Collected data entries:
* * *

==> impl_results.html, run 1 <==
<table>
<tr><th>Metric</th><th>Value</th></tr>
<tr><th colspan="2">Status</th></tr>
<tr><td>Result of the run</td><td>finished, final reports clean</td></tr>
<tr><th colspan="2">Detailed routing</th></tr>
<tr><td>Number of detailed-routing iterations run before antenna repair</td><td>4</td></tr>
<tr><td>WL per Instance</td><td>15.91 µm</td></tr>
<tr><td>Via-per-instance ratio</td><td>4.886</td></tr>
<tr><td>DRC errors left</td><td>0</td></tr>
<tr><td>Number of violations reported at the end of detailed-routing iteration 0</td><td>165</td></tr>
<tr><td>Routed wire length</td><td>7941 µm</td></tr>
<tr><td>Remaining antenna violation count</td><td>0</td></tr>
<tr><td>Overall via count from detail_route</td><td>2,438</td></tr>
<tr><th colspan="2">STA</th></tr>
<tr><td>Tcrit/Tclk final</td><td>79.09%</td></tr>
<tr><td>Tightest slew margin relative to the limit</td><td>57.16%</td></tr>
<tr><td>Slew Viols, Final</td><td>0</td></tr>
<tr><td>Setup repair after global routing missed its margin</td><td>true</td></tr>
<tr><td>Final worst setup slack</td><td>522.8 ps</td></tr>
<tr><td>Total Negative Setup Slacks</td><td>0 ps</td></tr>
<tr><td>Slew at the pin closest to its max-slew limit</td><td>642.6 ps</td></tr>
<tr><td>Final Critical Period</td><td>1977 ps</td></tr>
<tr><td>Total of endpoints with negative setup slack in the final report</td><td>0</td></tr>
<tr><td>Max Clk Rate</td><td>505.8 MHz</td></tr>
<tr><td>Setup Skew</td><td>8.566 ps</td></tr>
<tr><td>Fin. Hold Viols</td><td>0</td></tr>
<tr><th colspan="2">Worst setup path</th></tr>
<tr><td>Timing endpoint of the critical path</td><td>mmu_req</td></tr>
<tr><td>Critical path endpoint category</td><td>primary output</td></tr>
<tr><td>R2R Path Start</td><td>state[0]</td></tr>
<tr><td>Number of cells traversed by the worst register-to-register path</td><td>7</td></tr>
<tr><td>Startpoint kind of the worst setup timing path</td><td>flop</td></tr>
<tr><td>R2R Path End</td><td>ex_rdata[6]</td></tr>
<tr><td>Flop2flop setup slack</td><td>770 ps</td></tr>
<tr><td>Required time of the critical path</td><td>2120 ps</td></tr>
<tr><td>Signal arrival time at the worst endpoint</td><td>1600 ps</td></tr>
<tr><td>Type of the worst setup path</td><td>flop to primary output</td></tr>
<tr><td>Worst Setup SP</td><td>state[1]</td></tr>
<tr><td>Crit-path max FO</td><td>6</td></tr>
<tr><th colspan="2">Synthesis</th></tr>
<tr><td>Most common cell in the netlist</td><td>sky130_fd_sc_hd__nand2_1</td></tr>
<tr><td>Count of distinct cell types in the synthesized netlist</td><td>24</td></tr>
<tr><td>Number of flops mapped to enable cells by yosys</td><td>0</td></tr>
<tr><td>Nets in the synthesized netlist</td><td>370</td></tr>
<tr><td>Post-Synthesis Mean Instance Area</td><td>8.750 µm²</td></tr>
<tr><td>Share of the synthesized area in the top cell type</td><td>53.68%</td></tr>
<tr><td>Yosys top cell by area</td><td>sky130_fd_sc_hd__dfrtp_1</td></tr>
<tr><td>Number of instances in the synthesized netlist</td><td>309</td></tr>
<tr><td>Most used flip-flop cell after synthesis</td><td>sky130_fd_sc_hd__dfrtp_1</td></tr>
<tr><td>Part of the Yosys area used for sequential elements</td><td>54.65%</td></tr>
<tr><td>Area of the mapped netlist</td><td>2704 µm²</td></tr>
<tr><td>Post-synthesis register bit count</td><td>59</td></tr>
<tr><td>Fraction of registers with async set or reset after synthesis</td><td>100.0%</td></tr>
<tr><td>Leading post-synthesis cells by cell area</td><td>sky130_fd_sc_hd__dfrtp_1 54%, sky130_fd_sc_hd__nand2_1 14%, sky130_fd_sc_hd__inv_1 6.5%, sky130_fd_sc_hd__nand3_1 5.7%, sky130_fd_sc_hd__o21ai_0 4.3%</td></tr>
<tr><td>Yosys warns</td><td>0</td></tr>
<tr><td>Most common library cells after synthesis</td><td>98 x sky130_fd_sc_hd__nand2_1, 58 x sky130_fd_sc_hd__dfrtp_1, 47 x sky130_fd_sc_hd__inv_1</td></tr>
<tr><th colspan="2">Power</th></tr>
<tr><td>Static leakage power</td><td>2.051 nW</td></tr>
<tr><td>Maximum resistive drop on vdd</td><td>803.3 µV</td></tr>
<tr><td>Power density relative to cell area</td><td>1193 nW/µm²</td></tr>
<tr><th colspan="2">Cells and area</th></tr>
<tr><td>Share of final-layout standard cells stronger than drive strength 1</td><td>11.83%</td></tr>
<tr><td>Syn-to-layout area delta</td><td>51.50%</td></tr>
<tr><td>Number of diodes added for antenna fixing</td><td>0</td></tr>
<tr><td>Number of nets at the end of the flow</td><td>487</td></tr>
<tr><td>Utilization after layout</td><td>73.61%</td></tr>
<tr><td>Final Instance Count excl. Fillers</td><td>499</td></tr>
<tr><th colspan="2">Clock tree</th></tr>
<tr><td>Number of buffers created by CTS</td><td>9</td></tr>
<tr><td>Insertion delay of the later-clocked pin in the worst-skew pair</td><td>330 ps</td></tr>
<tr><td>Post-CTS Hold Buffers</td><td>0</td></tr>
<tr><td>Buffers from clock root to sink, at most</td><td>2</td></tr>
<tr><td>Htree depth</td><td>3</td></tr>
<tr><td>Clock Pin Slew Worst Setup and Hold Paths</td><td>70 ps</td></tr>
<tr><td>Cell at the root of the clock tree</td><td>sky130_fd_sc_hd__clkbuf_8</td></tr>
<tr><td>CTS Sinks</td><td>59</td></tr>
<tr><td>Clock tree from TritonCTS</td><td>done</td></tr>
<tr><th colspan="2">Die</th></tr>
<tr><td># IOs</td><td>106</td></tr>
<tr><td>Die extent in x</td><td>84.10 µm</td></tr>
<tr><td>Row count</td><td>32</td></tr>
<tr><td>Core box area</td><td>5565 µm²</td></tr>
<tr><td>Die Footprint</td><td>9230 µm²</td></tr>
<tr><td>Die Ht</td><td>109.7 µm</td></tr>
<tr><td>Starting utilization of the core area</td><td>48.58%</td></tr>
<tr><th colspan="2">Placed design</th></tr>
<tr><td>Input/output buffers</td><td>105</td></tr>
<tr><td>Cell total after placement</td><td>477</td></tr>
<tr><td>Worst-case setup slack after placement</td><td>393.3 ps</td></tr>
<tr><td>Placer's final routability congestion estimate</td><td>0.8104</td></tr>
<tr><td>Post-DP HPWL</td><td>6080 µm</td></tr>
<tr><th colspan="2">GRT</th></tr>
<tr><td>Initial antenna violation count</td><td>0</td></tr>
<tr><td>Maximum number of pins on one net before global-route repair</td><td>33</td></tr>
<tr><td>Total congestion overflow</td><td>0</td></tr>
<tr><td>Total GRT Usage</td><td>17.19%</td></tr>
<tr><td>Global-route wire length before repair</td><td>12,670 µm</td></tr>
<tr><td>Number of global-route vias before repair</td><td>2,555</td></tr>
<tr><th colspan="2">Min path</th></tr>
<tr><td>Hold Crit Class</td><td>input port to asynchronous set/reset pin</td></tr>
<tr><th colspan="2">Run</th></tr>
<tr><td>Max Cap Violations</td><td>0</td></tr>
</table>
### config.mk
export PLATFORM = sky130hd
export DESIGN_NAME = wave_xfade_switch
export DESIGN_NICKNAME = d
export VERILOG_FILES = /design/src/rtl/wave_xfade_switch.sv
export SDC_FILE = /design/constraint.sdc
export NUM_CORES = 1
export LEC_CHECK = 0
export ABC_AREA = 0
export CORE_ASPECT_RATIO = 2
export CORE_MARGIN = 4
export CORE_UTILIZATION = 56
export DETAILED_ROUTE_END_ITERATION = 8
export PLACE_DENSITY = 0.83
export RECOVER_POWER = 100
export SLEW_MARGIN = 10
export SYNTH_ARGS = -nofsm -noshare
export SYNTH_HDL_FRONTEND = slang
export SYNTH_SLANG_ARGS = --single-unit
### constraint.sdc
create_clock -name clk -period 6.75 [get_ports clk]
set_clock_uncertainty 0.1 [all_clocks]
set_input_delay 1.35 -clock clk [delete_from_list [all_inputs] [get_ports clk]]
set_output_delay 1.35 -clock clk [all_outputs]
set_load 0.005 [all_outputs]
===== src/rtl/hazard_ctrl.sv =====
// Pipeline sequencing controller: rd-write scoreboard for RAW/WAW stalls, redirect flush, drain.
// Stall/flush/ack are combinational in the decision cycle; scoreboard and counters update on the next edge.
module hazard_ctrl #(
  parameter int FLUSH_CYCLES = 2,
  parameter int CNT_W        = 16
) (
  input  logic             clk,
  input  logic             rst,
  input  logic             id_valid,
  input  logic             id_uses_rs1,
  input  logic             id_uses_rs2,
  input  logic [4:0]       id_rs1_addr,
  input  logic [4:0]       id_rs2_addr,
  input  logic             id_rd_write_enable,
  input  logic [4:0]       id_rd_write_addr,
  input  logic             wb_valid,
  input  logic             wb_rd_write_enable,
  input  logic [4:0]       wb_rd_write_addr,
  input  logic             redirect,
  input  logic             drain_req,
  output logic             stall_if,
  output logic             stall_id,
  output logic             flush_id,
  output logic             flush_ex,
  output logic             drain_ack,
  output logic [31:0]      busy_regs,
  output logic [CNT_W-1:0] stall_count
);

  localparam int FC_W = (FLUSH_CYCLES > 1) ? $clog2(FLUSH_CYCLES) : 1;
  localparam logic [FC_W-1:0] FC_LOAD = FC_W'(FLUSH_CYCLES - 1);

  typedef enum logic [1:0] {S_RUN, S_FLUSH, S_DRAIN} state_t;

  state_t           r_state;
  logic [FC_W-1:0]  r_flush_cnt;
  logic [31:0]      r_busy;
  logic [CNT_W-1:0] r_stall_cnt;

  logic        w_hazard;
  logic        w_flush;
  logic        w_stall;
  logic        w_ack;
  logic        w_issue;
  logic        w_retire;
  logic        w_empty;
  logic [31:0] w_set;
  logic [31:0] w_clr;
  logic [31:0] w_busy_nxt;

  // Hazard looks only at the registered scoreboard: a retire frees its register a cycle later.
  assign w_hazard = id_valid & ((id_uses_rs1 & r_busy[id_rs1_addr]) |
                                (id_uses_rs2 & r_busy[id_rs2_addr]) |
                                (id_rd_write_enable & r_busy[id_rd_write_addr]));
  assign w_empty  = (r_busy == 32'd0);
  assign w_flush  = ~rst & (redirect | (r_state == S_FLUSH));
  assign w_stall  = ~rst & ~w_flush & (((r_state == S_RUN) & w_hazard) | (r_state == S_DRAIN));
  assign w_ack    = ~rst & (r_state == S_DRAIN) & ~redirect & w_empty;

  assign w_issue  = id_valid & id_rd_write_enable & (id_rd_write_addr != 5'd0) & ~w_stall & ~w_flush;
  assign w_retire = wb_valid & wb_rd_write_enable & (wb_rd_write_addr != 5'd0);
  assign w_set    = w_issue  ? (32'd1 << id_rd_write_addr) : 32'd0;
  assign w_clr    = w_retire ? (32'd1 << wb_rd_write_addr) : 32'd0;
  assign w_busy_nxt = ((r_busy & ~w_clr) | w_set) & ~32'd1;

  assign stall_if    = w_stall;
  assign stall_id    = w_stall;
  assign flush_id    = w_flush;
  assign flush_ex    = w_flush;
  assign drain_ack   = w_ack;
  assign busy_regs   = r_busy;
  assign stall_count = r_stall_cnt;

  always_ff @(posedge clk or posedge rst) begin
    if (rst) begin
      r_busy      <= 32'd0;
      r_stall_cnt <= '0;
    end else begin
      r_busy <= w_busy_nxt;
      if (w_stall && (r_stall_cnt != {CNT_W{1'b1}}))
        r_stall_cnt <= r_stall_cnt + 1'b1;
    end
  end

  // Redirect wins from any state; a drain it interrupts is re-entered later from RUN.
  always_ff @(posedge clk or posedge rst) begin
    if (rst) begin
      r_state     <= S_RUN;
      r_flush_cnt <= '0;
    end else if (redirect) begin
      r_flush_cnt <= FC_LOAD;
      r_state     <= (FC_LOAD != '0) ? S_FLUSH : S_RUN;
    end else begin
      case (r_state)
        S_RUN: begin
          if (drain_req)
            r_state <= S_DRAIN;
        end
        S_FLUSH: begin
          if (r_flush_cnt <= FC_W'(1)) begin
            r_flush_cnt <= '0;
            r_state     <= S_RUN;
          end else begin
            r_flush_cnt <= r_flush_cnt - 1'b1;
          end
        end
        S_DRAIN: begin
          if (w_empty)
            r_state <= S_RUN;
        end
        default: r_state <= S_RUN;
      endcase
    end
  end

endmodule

* * *

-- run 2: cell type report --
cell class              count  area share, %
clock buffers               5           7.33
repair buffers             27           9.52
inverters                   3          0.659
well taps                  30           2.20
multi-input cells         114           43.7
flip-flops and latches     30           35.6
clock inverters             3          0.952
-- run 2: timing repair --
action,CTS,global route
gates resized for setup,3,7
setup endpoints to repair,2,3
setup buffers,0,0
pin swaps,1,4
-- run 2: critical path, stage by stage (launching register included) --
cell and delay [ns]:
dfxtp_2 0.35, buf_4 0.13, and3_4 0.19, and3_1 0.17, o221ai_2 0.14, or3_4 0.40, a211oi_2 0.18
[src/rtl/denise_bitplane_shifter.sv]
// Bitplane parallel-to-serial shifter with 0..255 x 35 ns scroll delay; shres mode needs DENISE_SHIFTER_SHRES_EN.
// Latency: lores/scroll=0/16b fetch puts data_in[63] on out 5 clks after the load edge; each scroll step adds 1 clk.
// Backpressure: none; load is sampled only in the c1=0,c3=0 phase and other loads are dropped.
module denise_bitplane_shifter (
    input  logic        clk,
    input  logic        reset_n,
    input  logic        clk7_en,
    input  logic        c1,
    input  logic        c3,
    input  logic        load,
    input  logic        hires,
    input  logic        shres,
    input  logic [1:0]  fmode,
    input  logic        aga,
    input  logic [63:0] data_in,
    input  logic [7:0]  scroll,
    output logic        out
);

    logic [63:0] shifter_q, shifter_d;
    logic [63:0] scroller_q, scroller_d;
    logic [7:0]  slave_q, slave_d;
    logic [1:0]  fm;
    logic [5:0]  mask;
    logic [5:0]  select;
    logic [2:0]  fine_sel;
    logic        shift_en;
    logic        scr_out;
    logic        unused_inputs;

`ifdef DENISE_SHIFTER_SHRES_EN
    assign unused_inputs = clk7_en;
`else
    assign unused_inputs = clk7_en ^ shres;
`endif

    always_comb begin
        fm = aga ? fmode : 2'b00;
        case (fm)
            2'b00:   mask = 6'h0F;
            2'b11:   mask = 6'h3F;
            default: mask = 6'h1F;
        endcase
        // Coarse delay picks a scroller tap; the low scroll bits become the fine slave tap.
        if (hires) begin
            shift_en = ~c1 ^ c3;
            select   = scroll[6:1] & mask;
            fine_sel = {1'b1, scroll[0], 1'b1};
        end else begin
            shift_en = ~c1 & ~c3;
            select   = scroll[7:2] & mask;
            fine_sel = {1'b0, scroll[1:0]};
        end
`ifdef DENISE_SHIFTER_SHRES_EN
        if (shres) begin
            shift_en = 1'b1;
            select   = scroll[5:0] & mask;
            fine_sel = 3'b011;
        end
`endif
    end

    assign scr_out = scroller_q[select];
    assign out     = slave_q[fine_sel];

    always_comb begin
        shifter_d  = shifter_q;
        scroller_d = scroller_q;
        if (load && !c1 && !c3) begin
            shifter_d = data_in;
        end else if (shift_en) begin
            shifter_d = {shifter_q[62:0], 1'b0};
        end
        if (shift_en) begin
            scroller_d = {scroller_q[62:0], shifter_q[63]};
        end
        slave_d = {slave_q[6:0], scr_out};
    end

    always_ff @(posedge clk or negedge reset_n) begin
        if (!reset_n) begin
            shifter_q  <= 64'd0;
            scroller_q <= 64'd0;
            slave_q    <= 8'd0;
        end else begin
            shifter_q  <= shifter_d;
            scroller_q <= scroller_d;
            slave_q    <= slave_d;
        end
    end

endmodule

* * *

What the task requires ->
Every line above from the line with "impl_results.html, run 1" to the line with "<tr><td>Fin. Hold Viols</td><td>0</td></tr>", inclusive, must be returned exactly; no other line belongs in the reply.

Answer to this exercise ->
==> impl_results.html, run 1 <==
<table>
<tr><th>Metric</th><th>Value</th></tr>
<tr><th colspan="2">Status</th></tr>
<tr><td>Result of the run</td><td>finished, final reports clean</td></tr>
<tr><th colspan="2">Detailed routing</th></tr>
<tr><td>Number of detailed-routing iterations run before antenna repair</td><td>4</td></tr>
<tr><td>WL per Instance</td><td>15.91 µm</td></tr>
<tr><td>Via-per-instance ratio</td><td>4.886</td></tr>
<tr><td>DRC errors left</td><td>0</td></tr>
<tr><td>Number of violations reported at the end of detailed-routing iteration 0</td><td>165</td></tr>
<tr><td>Routed wire length</td><td>7941 µm</td></tr>
<tr><td>Remaining antenna violation count</td><td>0</td></tr>
<tr><td>Overall via count from detail_route</td><td>2,438</td></tr>
<tr><th colspan="2">STA</th></tr>
<tr><td>Tcrit/Tclk final</td><td>79.09%</td></tr>
<tr><td>Tightest slew margin relative to the limit</td><td>57.16%</td></tr>
<tr><td>Slew Viols, Final</td><td>0</td></tr>
<tr><td>Setup repair after global routing missed its margin</td><td>true</td></tr>
<tr><td>Final worst setup slack</td><td>522.8 ps</td></tr>
<tr><td>Total Negative Setup Slacks</td><td>0 ps</td></tr>
<tr><td>Slew at the pin closest to its max-slew limit</td><td>642.6 ps</td></tr>
<tr><td>Final Critical Period</td><td>1977 ps</td></tr>
<tr><td>Total of endpoints with negative setup slack in the final report</td><td>0</td></tr>
<tr><td>Max Clk Rate</td><td>505.8 MHz</td></tr>
<tr><td>Setup Skew</td><td>8.566 ps</td></tr>
<tr><td>Fin. Hold Viols</td><td>0</td></tr>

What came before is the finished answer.